|Publication number||US4827389 A|
|Application number||US 07/056,956|
|Publication date||May 2, 1989|
|Filing date||Jun 3, 1987|
|Priority date||Jun 3, 1987|
|Publication number||056956, 07056956, US 4827389 A, US 4827389A, US-A-4827389, US4827389 A, US4827389A|
|Inventors||Donald D. Crum|
|Original Assignee||Crum Donald D|
|Export Citation||BiBTeX, EndNote, RefMan|
|Patent Citations (11), Referenced by (36), Classifications (29), Legal Events (4)|
|External Links: USPTO, USPTO Assignment, Espacenet|
The present invention relates to a portable light, and more particularly to a portable light adapted for night fishing from a boat or from land.

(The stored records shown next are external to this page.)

Setup of job 523:
==> flow/design.v (excerpt) <==
module Bicubic (
    input CLK,
    input RST,
    input enable,
    input [7:0] input_data,
    output logic [13:0] iaddr,
    output logic ird,
    output logic we,
    output logic [13:0] waddr,
    output logic [7:0] output_data,
    input [6:0] V0,
    input [6:0] H0,
    input [4:0] SW,
    input [4:0] SH,
    input [5:0] TW,
    input [5:0] TH,
    output logic DONE
);
Size: roughly 86 I/O pins, about 80,000 µm² of cells after synthesis.
make LEC_CHECK=0 ABC_AREA=1 CAP_MARGIN=20 CELL_PAD_IN_SITES_DETAIL_PLACEMENT=1 CORE_MARGIN=5 CORE_UTILIZATION=40 CTS_CLUSTER_SIZE=40 GPL_ROUTABILITY_DRIVEN=1 GPL_TIMING_DRIVEN=1 HOLD_SLACK_MARGIN=0.16 MIN_ROUTING_LAYER=met2 SETUP_SLACK_MARGIN=-2.0 SLEW_MARGIN=30 finish   # period 98.2 ns
run.sh (not shown) runs the stock make flow with config.mk's settings and CLKGATE_MAP_FILE=.
Job 523 finished every stage and its layout cleared the timing, design-rule and antenna checks.
#### Input delta (job 4669 over job 523)
# job 523
export LEC_CHECK = 0
export ABC_AREA = 1
export CAP_MARGIN = 20
export CELL_PAD_IN_SITES_DETAIL_PLACEMENT = 1
export CORE_MARGIN = 5
export CORE_UTILIZATION = 40
export CTS_CLUSTER_SIZE = 40
export GPL_ROUTABILITY_DRIVEN = 1
export GPL_TIMING_DRIVEN = 1
export HOLD_SLACK_MARGIN = 0.16
export MIN_ROUTING_LAYER = met2
export SETUP_SLACK_MARGIN = -2.0
export SLEW_MARGIN = 30
create_clock -name core_clock -period 98.2 [get_ports {CLK}]
# job 4669
export LEC_CHECK = 0
export ABC_AREA = 1
export CAP_MARGIN = 20
export CELL_PAD_IN_SITES_DETAIL_PLACEMENT = 2
export CELL_PAD_IN_SITES_GLOBAL_PLACEMENT = 1
export CORE_ASPECT_RATIO = 0.56
export CORE_MARGIN = 2
export CORE_UTILIZATION = 31
export PLACE_DENSITY_LB_ADDON = 0.26
export SLEW_MARGIN = 20
export TNS_END_PERCENT = 80
create_clock -name core_clock -period 81.0 [get_ports {CLK}]
Job 4669: flow completed, timing, DRC and antenna clean
Worst-margin pin slew in job 4669 vs job 523: up 0.015 ns
Post-route cell area: job 4669 vs job 523 up 0.93%
Job 4669 and job 523 ended up with roughly the same area taken by multi-input logic gates.
Core utilization: job 523 and job 4669 compared, lower one is job 4669
### job 4669 -> job 8871
# job 4669
export LEC_CHECK = 0
export ABC_AREA = 1
export CAP_MARGIN = 20
export CELL_PAD_IN_SITES_DETAIL_PLACEMENT = 2
export CELL_PAD_IN_SITES_GLOBAL_PLACEMENT = 1
export CORE_ASPECT_RATIO = 0.56
export CORE_MARGIN = 2
export CORE_UTILIZATION = 31
export PLACE_DENSITY_LB_ADDON = 0.26
export SLEW_MARGIN = 20
export TNS_END_PERCENT = 80
create_clock -name core_clock -period 81.0 [get_ports {CLK}]
# job 8871
export LEC_CHECK = 0
export ABC_AREA = 1
export CAP_MARGIN = 35
export CORE_ASPECT_RATIO = 0.64
export CORE_MARGIN = 2
export CORE_UTILIZATION = 72
export CTS_CLUSTER_SIZE = 56
export GPL_TIMING_DRIVEN = 1
export MAX_ROUTING_LAYER = met4
export PLACE_DENSITY_LB_ADDON = 0.01
export SETUP_SLACK_MARGIN = -1.81
export SLEW_MARGIN = 20
export TNS_END_PERCENT = 5
create_clock -name core_clock -period 37.6 [get_ports {CLK}]
Results
Between job 8871 and job 4669, it is job 8871 whose post-cts repair resize count is higher, by 66.
From job 4669 to job 8871 the numbers moved as follows: post-detailed-placement cell area grew by 4200 µm², weighted congestion at the end of routability-driven global placement has increased, number of placed instances with taps included fell 1,141, placement row count now sits lower.
Tool error ODB-0269 stopped job 8871 during global routing (5_1_grt); no final results.
Job 4669 ran to completion and came out clean on the timing, design-rule and antenna checks.
Vertical die dimension delta for job 8871 relative to job 4669: 110 µm lower
From job 8871 to job 4669, xor/xnor cell area share of the yosys netlist did not move at all.
Job 8871 vs job 4669 — die area dropped by more than half
Re pre-CTS worst setup slack: job 4669 was higher than job 8871.
--- input diff job 8871..job 9690 ---
# job 8871
export LEC_CHECK = 0
export ABC_AREA = 1
export CAP_MARGIN = 35
export CORE_ASPECT_RATIO = 0.64
export CORE_MARGIN = 2
export CORE_UTILIZATION = 72
export CTS_CLUSTER_SIZE = 56
export GPL_TIMING_DRIVEN = 1
export MAX_ROUTING_LAYER = met4
export PLACE_DENSITY_LB_ADDON = 0.01
export SETUP_SLACK_MARGIN = -1.81
export SLEW_MARGIN = 20
export TNS_END_PERCENT = 5
create_clock -name core_clock -period 37.6 [get_ports {CLK}]
# job 9690
export LEC_CHECK = 0
export ABC_AREA = 1
export CAP_MARGIN = 20
export CORE_MARGIN = 2
export CORE_UTILIZATION = 61
export PLACE_DENSITY_LB_ADDON = 0.01
export SLEW_MARGIN = 20
export TNS_END_PERCENT = 20
create_clock -name core_clock -period 32.1 [get_ports {CLK}]
==> comparison <==
Re placed instance area: job 9690 is 0.66% up on job 8871. Comparing job 8871 against job 9690, there is no change at all in count of buffers inserted at the top-level ports. Compared with job 8871, in job 9690 worst setup slack before clock tree synthesis went down by 3.30 ns; x dimension of the die lost 13%; number of setup buffers added after CTS now larger; core area up 18%; detailed placement HPWL now sits lower. Job 9690 had finished all stages when the layout checks came back failing, citing setup timing. Job 8871 → job 9690: row count went up, cell count after placement grew by about 2.3%, die size now larger.

Starting RTL as in the previous note.
==> flow/design.v (excerpt) <==
module Bicubic (
    input CLK,
    input RST,
    input enable,
    input [7:0] input_data,
    output logic [13:0] iaddr,
    output logic ird,
    output logic we,
    output logic [13:0] waddr,
    output logic [7:0] output_data,
    input [6:0] V0,
    input [6:0] H0,
    input [4:0] SW,
    input [4:0] SH,
    input [5:0] TW,
    input [5:0] TH,
    output logic DONE
);
make LEC_CHECK=0 ABC_AREA=1 CAP_MARGIN=20 CORE_MARGIN=2 CORE_UTILIZATION=72 SLEW_MARGIN=20 finish   # period 86.9 ns
The baseline ran to the end with no violations.
==> next run, changes <==
- CAP_MARGIN: 20 -> 10
- CORE_ASPECT_RATIO: not set -> 1.43
- CTS_CLUSTER_DIAMETER: not set -> 347
- CTS_CLUSTER_SIZE: not set -> 52
- MAX_ROUTING_LAYER: not set -> met4
- SETUP_SLACK_MARGIN: not set -> 3.74
- clock period: 86.9 -> 33.3 ns (I/O delays scaled with it)
After rerunning:
- With this change the flow ended with an error in global routing
- area after synthesis does not change
- die area stays flat
- synthesized cell count stays the same
==> next run, changes <==
- CAP_MARGIN: 10 -> 20
- CORE_ASPECT_RATIO: 1.43 -> not set
- CORE_UTILIZATION: 72 -> 69
- CTS_CLUSTER_DIAMETER: 347 -> 221
- CTS_CLUSTER_SIZE: 52 -> not set
- PLACE_DENSITY_LB_ADDON: not set -> 0.01
- SETUP_SLACK_MARGIN: 3.74 -> 3.02
- TNS_END_PERCENT: not set -> 5
- clock period: 33.3 -> 36.3 ns (I/O delays scaled with it)
Result:
- The changed run completed and failed the layout checks on setup timing
- die size climbs by 4.3%
- synthesized area is unchanged
- synthesized cell count is unchanged
==> next run, changes <==
- ABC_AREA: 1 -> not set
- CAP_MARGIN: 20 -> 0
- CELL_PAD_IN_SITES_DETAIL_PLACEMENT: not set -> 2
- CORE_ASPECT_RATIO: not set -> 0.58
- CORE_UTILIZATION: 69 -> 55
- CTS_CLUSTER_DIAMETER: 221 -> 335
- CTS_CLUSTER_SIZE: not set -> 45
- GPL_TIMING_DRIVEN: not set -> 0
- HOLD_SLACK_MARGIN: not set -> 0.29
- PLACE_DENSITY: not set -> 0.55
- PLACE_DENSITY_LB_ADDON: 0.01 -> not set
- SETUP_SLACK_MARGIN: 3.02 -> 5.0
- TNS_END_PERCENT: 5 -> not set
- clock period: 36.3 -> 78.2 ns (I/O delays scaled with it)
Now the flow never finished: it broke off in detailed placement.
Synthesized area drops slightly.
Die size goes up by a quarter to a third.
Synthesized cell count went down by roughly a tenth.
==> next run, changes <==
- CELL_PAD_IN_SITES_DETAIL_PLACEMENT: 2 -> not set
- CORE_UTILIZATION: 55 -> 72
- CTS_CLUSTER_DIAMETER: 335 -> not set
- CTS_CLUSTER_SIZE: 45 -> 29
- GPL_TIMING_DRIVEN: 0 -> 1
- HOLD_SLACK_MARGIN: 0.29 -> not set
- MAX_ROUTING_LAYER: met4 -> not set
- PLACE_DENSITY: 0.55 -> not set
- PLACE_DENSITY_LB_ADDON: not set -> 0.01
- clock period: 78.2 -> 56.4 ns (I/O delays scaled with it)
The changed run produced a clean layout.
Die size falls by 23%.
Area after synthesis stays the same.
Synthesized cell count does not change.

== lane 1 ==
Starting RTL as in the previous note.
export LEC_CHECK = 0
export ABC_AREA = 1
export CAP_MARGIN = 20
export CORE_MARGIN = 2
export CORE_UTILIZATION = 69
export PLACE_DENSITY_LB_ADDON = 0.01
export SLEW_MARGIN = 20
create_clock -name core_clock -period 38.2 [get_ports {CLK}]
In lane 1 the implementation ran to completion but is not tape-out ready, as the final checks report negative setup slack.
diff inputs: lane 1 => lane 2
# lane 1
export LEC_CHECK = 0
export ABC_AREA = 1
export CAP_MARGIN = 20
export CORE_MARGIN = 2
export CORE_UTILIZATION = 69
export PLACE_DENSITY_LB_ADDON = 0.01
export SLEW_MARGIN = 20
create_clock -name core_clock -period 38.2 [get_ports {CLK}]
# lane 2
export LEC_CHECK = 0
export CAP_MARGIN = 20
export CORE_MARGIN = 2
export CORE_UTILIZATION = 72
export CTS_CLUSTER_DIAMETER = 248
export PLACE_DENSITY = 0.66
export SLEW_MARGIN = 20
create_clock -name core_clock -period 48.6 [get_ports {CLK}]
==> results <==
- The flow completed for lane 2, but it is not clean: the layout still shows negative setup slack.
- Lane 2: global-route usage 5.7 points above lane 1
- Arrival time of data at the critical path endpoint on lane 2 is up relative to lane 1.
- Summary: with lane 1 as the reference, yosys-reported design area after synthesis in lane 2 moved down slightly.
- Per the comparison of lane 2 with lane 1, first-pass iteration count of the detailed router shows an increase of 4, number of gates on the worst path with buffers counted shows a reduction of 2.3%.
Here is what was changed in the inputs of lane 3 compared with lane 2.
# lane 2
export LEC_CHECK = 0
export CAP_MARGIN = 20
export CORE_MARGIN = 2
export CORE_UTILIZATION = 72
export CTS_CLUSTER_DIAMETER = 248
export PLACE_DENSITY = 0.66
export SLEW_MARGIN = 20
create_clock -name core_clock -period 48.6 [get_ports {CLK}]
# lane 3
export LEC_CHECK = 0
export CAP_MARGIN = 0
export CORE_ASPECT_RATIO = 0.58
export CORE_MARGIN = 2
export CORE_UTILIZATION = 68
export CTS_CLUSTER_DIAMETER = 45
export CTS_CLUSTER_SIZE = 29
export GPL_TIMING_DRIVEN = 1
export PLACE_DENSITY = 0.61
export SETUP_SLACK_MARGIN = 4.22
export SLEW_MARGIN = 20
export TNS_END_PERCENT = 50
create_clock -name core_clock -period 30.4 [get_ports {CLK}]
==> comparison <==
- Final checks on lane 3, whose flow otherwise completed, came back failing, citing negative setup slack.
- Delta(number of buffers inserted during clock tree synthesis, lane 3 - lane 2) < 0
- Max logic share of the area across lane 2 and lane 3: lane 2
- Relative to lane 2, layout buffering overhead excluding clock cells increased by 1.3 points in lane 3.
- Area of the multi-input gates (lane 3 vs. lane 2) increases slightly
- Non-clock buffer count: lane 3 vs lane 2 up 156
- The share of the core filled by cells before placement in lane 3 sits 4.2 points below the value recorded for lane 2.
- On die size, lane 2 beats lane 3.
> inputs changed (lane 3 -> lane 4)
# lane 3
export LEC_CHECK = 0
export CAP_MARGIN = 0
export CORE_ASPECT_RATIO = 0.58
export CORE_MARGIN = 2
export CORE_UTILIZATION = 68
export CTS_CLUSTER_DIAMETER = 45
export CTS_CLUSTER_SIZE = 29
export GPL_TIMING_DRIVEN = 1
export PLACE_DENSITY = 0.61
export SETUP_SLACK_MARGIN = 4.22
export SLEW_MARGIN = 20
export TNS_END_PERCENT = 50
create_clock -name core_clock -period 30.4 [get_ports {CLK}]
# lane 4
export LEC_CHECK = 0
export CAP_MARGIN = 0
export CORE_ASPECT_RATIO = 1.59
export CORE_MARGIN = 2
export CORE_UTILIZATION = 65
export CTS_CLUSTER_SIZE = 56
export GPL_TIMING_DRIVEN = 1
export SETUP_SLACK_MARGIN = 5.0
export SLEW_MARGIN = 20
export TNS_END_PERCENT = 5
create_clock -name core_clock -period 49.9 [get_ports {CLK}]
### Flow results
Lane 4: flow complete, layout not clean; failing: negative setup slack
Lane 4 vs. lane 3: pin count of the biggest net entering global routing climbed 31; number of signal-net buffers in the layout went down by 312; post-layout worst setup margin grew by 16.80 ns; latest clock arrival within the worst-skew pair went down by 0.02 ns.
Measured against each other, lane 4 and lane 3 differ in number of inserted filler cells in the final layout, the lower figure coming from lane 3.
Final routed wirelength across all metal layers: lane 4 vs lane 3 down 35 mm
Post-route setup TNS was lower in the run labelled lane 3.
Number of gates resized after cts (lane 3 / lane 4): 3.8
Lane 4 — required time of the critical path 19.47 ns higher, lane 3 as reference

Night fishing is a popular sport in many areas of the country. Much of this fishing is done from small boats or in remote areas away from conventional sources of electricity. Providing a safe source of adequate light in a hand-portable device requiring little maintenance, however, has been a problem. Traditional alcohol or kerosene fueled lanterns often do not provide enough light to adequately illuminate the entire fishing area or require refueling. Refueling in a boat can be especially hazardous due to the danger of fire. Further, many lanterns require periodic cleaning and wick replacement.
Portable lighting devices that do provide adequate light are often large and difficult to transport. Other known portable lights sometimes spill excessive amounts of light onto the water, thereby scaring off certain types of fish from the viciinity of the fisherman.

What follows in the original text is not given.